[What the exercise asks]: The data beneath this task is to be duplicated exactly, in its entirety.

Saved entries
## src/rtl/counter_pkg.sv

```systemverilog
// Shared constants for the up/down counter family.
// Mode selects wrap-around or one-shot behaviour; direction encodes up_dn.
package counter_pkg;

    localparam int MODE_WRAP    = 0;
    localparam int MODE_ONESHOT = 1;

    localparam logic DIR_UP = 1'b1;
    localparam logic DIR_DN = 1'b0;

endpackage : counter_pkg

```

## src/rtl/counter_updown_sync_cnt_next.sv

```systemverilog
// Next-value and terminal detect for a modulo-MODULUS up/down counter.
// Latency: purely combinational.
// Backpressure: none; always produces a result for the presented count.
module cnt_next
    import counter_pkg::*;
#(
    parameter int              WIDTH   = 4,
    parameter longint unsigned MODULUS = 16
) (
    input  logic [WIDTH-1:0] count,
    input  logic             up_dn,
    output logic [WIDTH-1:0] nxt,
    output logic             at_term
);

    // MODULUS-1 always fits in WIDTH bits, even when MODULUS == 2^WIDTH.
    localparam logic [WIDTH-1:0] TERM = WIDTH'(MODULUS - 64'd1);

    always_comb begin
        nxt     = count;
        at_term = 1'b0;
        if (up_dn == DIR_UP) begin
            at_term = (count == TERM);
            nxt     = at_term ? '0 : count + WIDTH'(1);
        end else begin
            at_term = (count == '0);
            nxt     = at_term ? TERM : count - WIDTH'(1);
        end
    end

endmodule : cnt_next

```

## src/rtl/counter_updown_sync.sv

```systemverilog
// Synchronous modulo up/down counter with load, wrap pulse and one-shot done.
// Latency: one clk edge from inputs to count/wrap/done; tc is combinational.
// Backpressure: none; every edge applies rst > load > en, otherwise holds.
module counter_updown_sync
    import counter_pkg::*;
#(
    parameter int              WIDTH   = 4,
    parameter longint unsigned MODULUS = 16,
    parameter int              MODE    = MODE_WRAP,
    parameter longint unsigned INIT    = MODULUS - 1
) (
    input  logic             clk,
    input  logic             rst,
    input  logic             en,
    input  logic             up_dn,
    input  logic             load,
    input  logic [WIDTH-1:0] load_val,
    output logic [WIDTH-1:0] count,
    output logic             tc,
    output logic             wrap,
    output logic             done
);

    localparam logic [WIDTH-1:0] TERM   = WIDTH'(MODULUS - 64'd1);
    localparam logic [WIDTH-1:0] INIT_C = (INIT >= MODULUS) ? TERM : WIDTH'(INIT);

    logic [WIDTH-1:0] count_q;
    logic             wrap_q;
    logic             done_q;
    logic [WIDTH-1:0] nxt;
    logic             at_term;
    logic [WIDTH-1:0] load_clamped;
    logic             reach_term;

    cnt_next #(
        .WIDTH   (WIDTH),
        .MODULUS (MODULUS)
    ) u_cnt_next (
        .count   (count_q),
        .up_dn   (up_dn),
        .nxt     (nxt),
        .at_term (at_term)
    );

    // Compare in 64 bits so MODULUS == 2^32 never truncates.
    assign load_clamped = (64'(load_val) >= MODULUS) ? TERM : load_val;

    // One-shot: done rises on the step that lands on the terminal value.
    assign reach_term = (up_dn == DIR_UP) ? (nxt == TERM) : (nxt == '0);

    always_ff @(posedge clk) begin
        if (rst) begin
            count_q <= INIT_C;
            wrap_q  <= 1'b0;
            done_q  <= 1'b0;
        end else if (load) begin
            count_q <= load_clamped;
            wrap_q  <= 1'b0;
            done_q  <= 1'b0;
        end else if (en) begin
            if (MODE == MODE_ONESHOT) begin
                wrap_q <= 1'b0;
                if (!done_q) begin
                    if (at_term) begin
                        done_q <= 1'b1;
                    end else begin
                        count_q <= nxt;
                        done_q  <= reach_term;
                    end
                end
            end else begin
                count_q <= nxt;
                wrap_q  <= at_term;
                done_q  <= 1'b0;
            end
        end else begin
            wrap_q <= 1'b0;
        end
    end

    assign count = count_q;
    assign tc    = at_term;
    assign wrap  = wrap_q;
    assign done  = done_q;

endmodule : counter_updown_sync

```

## config.mk

```make
export PLATFORM = sky130hd
export DESIGN_NAME = counter_updown_sync
export DESIGN_NICKNAME = d
export VERILOG_FILES = /design/src/rtl/counter_pkg.sv /design/src/rtl/counter_updown_sync_cnt_next.sv /design/src/rtl/counter_updown_sync.sv
export SDC_FILE = /design/constraint.sdc
export NUM_CORES = 1
export LEC_CHECK = 0
export CORE_AREA = 2 2 39 41
export CTS_CLUSTER_SIZE = 16
export DETAILED_ROUTE_END_ITERATION = 8
export DIE_AREA = 0 0 41 43
export SETUP_SLACK_MARGIN = 0.15
export SLEW_MARGIN = 20
export SYNTH_ARGS = -nofsm -noshare
export SYNTH_HDL_FRONTEND = slang
export SYNTH_HIERARCHICAL = 1
export SYNTH_SLANG_ARGS = --single-unit
```

## constraint.sdc

```tcl
create_clock -name clk -period 2 [get_ports clk]
set_input_delay 0.3 -clock clk [delete_from_list [all_inputs] [get_ports clk]]
set_output_delay 0.3 -clock clk [all_outputs]
set_load 0.05 [all_outputs]
```

==> results of run 1 <==
-- registers in the layout, summed over array words and instances (netlist names) --
signal and flops:
count 4, wrap 1
-- cells in the final DEF, fill, tap and decap left out, types with 2 or more instances in the layout --
| cell | synthesis | routed |
|---|---|---|
| inv_1 | 3 | 3 |
| ha_1 | 2 | 2 |
| clkbuf_4 | 0 | 3 |
| xnor2_1 | 2 | 2 |
| nand3_1 | 2 | 2 |
| nor2_1 | 2 | 2 |
| a2bb2oi_1 | 2 | 2 |
| a21oi_1 | 3 | 3 |
| dfxtp_1 | 5 | 3 |
| dfxtp_2 | 0 | 2 |
| clkdlybuf4s50_1 | 0 | 11 |
| nor3b_1 | 2 | 2 |
| mux2i_1 | 6 | 5 |
-- path summary, 6_finish.rpt --
path                                              end
worst min-delay path            count[1]$_SDFFE_PP1P_
worst min register to register  count[1]$_SDFFE_PP1P_
worst max-delay path                               tc
worst max register to register  count[3]$_SDFFE_PP1P_
-- metal layers --
metal,track usage,up-vias,routed length [um],part of all wire
met2,0.144,11,373,0.47
met1,0.126,156,354,0.45
met3,0.0314,2,37,0.047
met4,0.120,0,20,0.025
met5,0,-,0,0
li1,-,188,-,-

[Output for this task]:
## src/rtl/counter_pkg.sv

```systemverilog
// Shared constants for the up/down counter family.
// Mode selects wrap-around or one-shot behaviour; direction encodes up_dn.
package counter_pkg;

    localparam int MODE_WRAP    = 0;
    localparam int MODE_ONESHOT = 1;

    localparam logic DIR_UP = 1'b1;
    localparam logic DIR_DN = 1'b0;

endpackage : counter_pkg

```

## src/rtl/counter_updown_sync_cnt_next.sv

```systemverilog
// Next-value and terminal detect for a modulo-MODULUS up/down counter.
// Latency: purely combinational.
// Backpressure: none; always produces a result for the presented count.
module cnt_next
    import counter_pkg::*;
#(
    parameter int              WIDTH   = 4,
    parameter longint unsigned MODULUS = 16
) (
    input  logic [WIDTH-1:0] count,
    input  logic             up_dn,
    output logic [WIDTH-1:0] nxt,
    output logic             at_term
);

    // MODULUS-1 always fits in WIDTH bits, even when MODULUS == 2^WIDTH.
    localparam logic [WIDTH-1:0] TERM = WIDTH'(MODULUS - 64'd1);

    always_comb begin
        nxt     = count;
        at_term = 1'b0;
        if (up_dn == DIR_UP) begin
            at_term = (count == TERM);
            nxt     = at_term ? '0 : count + WIDTH'(1);
        end else begin
            at_term = (count == '0);
            nxt     = at_term ? TERM : count - WIDTH'(1);
        end
    end

endmodule : cnt_next

```

## src/rtl/counter_updown_sync.sv

```systemverilog
// Synchronous modulo up/down counter with load, wrap pulse and one-shot done.
// Latency: one clk edge from inputs to count/wrap/done; tc is combinational.
// Backpressure: none; every edge applies rst > load > en, otherwise holds.
module counter_updown_sync
    import counter_pkg::*;
#(
    parameter int              WIDTH   = 4,
    parameter longint unsigned MODULUS = 16,
    parameter int              MODE    = MODE_WRAP,
    parameter longint unsigned INIT    = MODULUS - 1
) (
    input  logic             clk,
    input  logic             rst,
    input  logic             en,
    input  logic             up_dn,
    input  logic             load,
    input  logic [WIDTH-1:0] load_val,
    output logic [WIDTH-1:0] count,
    output logic             tc,
    output logic             wrap,
    output logic             done
);

    localparam logic [WIDTH-1:0] TERM   = WIDTH'(MODULUS - 64'd1);
    localparam logic [WIDTH-1:0] INIT_C = (INIT >= MODULUS) ? TERM : WIDTH'(INIT);

    logic [WIDTH-1:0] count_q;
    logic             wrap_q;
    logic             done_q;
    logic [WIDTH-1:0] nxt;
    logic             at_term;
    logic [WIDTH-1:0] load_clamped;
    logic             reach_term;

    cnt_next #(
        .WIDTH   (WIDTH),
        .MODULUS (MODULUS)
    ) u_cnt_next (
        .count   (count_q),
        .up_dn   (up_dn),
        .nxt     (nxt),
        .at_term (at_term)
    );

    // Compare in 64 bits so MODULUS == 2^32 never truncates.
    assign load_clamped = (64'(load_val) >= MODULUS) ? TERM : load_val;

    // One-shot: done rises on the step that lands on the terminal value.
    assign reach_term = (up_dn == DIR_UP) ? (nxt == TERM) : (nxt == '0);

    always_ff @(posedge clk) begin
        if (rst) begin
            count_q <= INIT_C;
            wrap_q  <= 1'b0;
            done_q  <= 1'b0;
        end else if (load) begin
            count_q <= load_clamped;
            wrap_q  <= 1'b0;
            done_q  <= 1'b0;
        end else if (en) begin
            if (MODE == MODE_ONESHOT) begin
                wrap_q <= 1'b0;
                if (!done_q) begin
                    if (at_term) begin
                        done_q <= 1'b1;
                    end else begin
                        count_q <= nxt;
                        done_q  <= reach_term;
                    end
                end
            end else begin
                count_q <= nxt;
                wrap_q  <= at_term;
                done_q  <= 1'b0;
            end
        end else begin
            wrap_q <= 1'b0;
        end
    end

    assign count = count_q;
    assign tc    = at_term;
    assign wrap  = wrap_q;
    assign done  = done_q;

endmodule : counter_updown_sync

```

## config.mk

```make
export PLATFORM = sky130hd
export DESIGN_NAME = counter_updown_sync
export DESIGN_NICKNAME = d
export VERILOG_FILES = /design/src/rtl/counter_pkg.sv /design/src/rtl/counter_updown_sync_cnt_next.sv /design/src/rtl/counter_updown_sync.sv
export SDC_FILE = /design/constraint.sdc
export NUM_CORES = 1
export LEC_CHECK = 0
export CORE_AREA = 2 2 39 41
export CTS_CLUSTER_SIZE = 16
export DETAILED_ROUTE_END_ITERATION = 8
export DIE_AREA = 0 0 41 43
export SETUP_SLACK_MARGIN = 0.15
export SLEW_MARGIN = 20
export SYNTH_ARGS = -nofsm -noshare
export SYNTH_HDL_FRONTEND = slang
export SYNTH_HIERARCHICAL = 1
export SYNTH_SLANG_ARGS = --single-unit
```

## constraint.sdc

```tcl
create_clock -name clk -period 2 [get_ports clk]
set_input_delay 0.3 -clock clk [delete_from_list [all_inputs] [get_ports clk]]
set_output_delay 0.3 -clock clk [all_outputs]
set_load 0.05 [all_outputs]
```

==> results of run 1 <==
-- registers in the layout, summed over array words and instances (netlist names) --
signal and flops:
count 4, wrap 1
-- cells in the final DEF, fill, tap and decap left out, types with 2 or more instances in the layout --
| cell | synthesis | routed |
|---|---|---|
| inv_1 | 3 | 3 |
| ha_1 | 2 | 2 |
| clkbuf_4 | 0 | 3 |
| xnor2_1 | 2 | 2 |
| nand3_1 | 2 | 2 |
| nor2_1 | 2 | 2 |
| a2bb2oi_1 | 2 | 2 |
| a21oi_1 | 3 | 3 |
| dfxtp_1 | 5 | 3 |
| dfxtp_2 | 0 | 2 |
| clkdlybuf4s50_1 | 0 | 11 |
| nor3b_1 | 2 | 2 |
| mux2i_1 | 6 | 5 |
-- path summary, 6_finish.rpt --
path                                              end
worst min-delay path            count[1]$_SDFFE_PP1P_
worst min register to register  count[1]$_SDFFE_PP1P_
worst max-delay path                               tc
worst max register to register  count[3]$_SDFFE_PP1P_
-- metal layers --
metal,track usage,up-vias,routed length [um],part of all wire
met2,0.144,11,373,0.47
met1,0.126,156,354,0.45
met3,0.0314,2,37,0.047
met4,0.120,0,20,0.025
met5,0,-,0,0
li1,-,188,-,-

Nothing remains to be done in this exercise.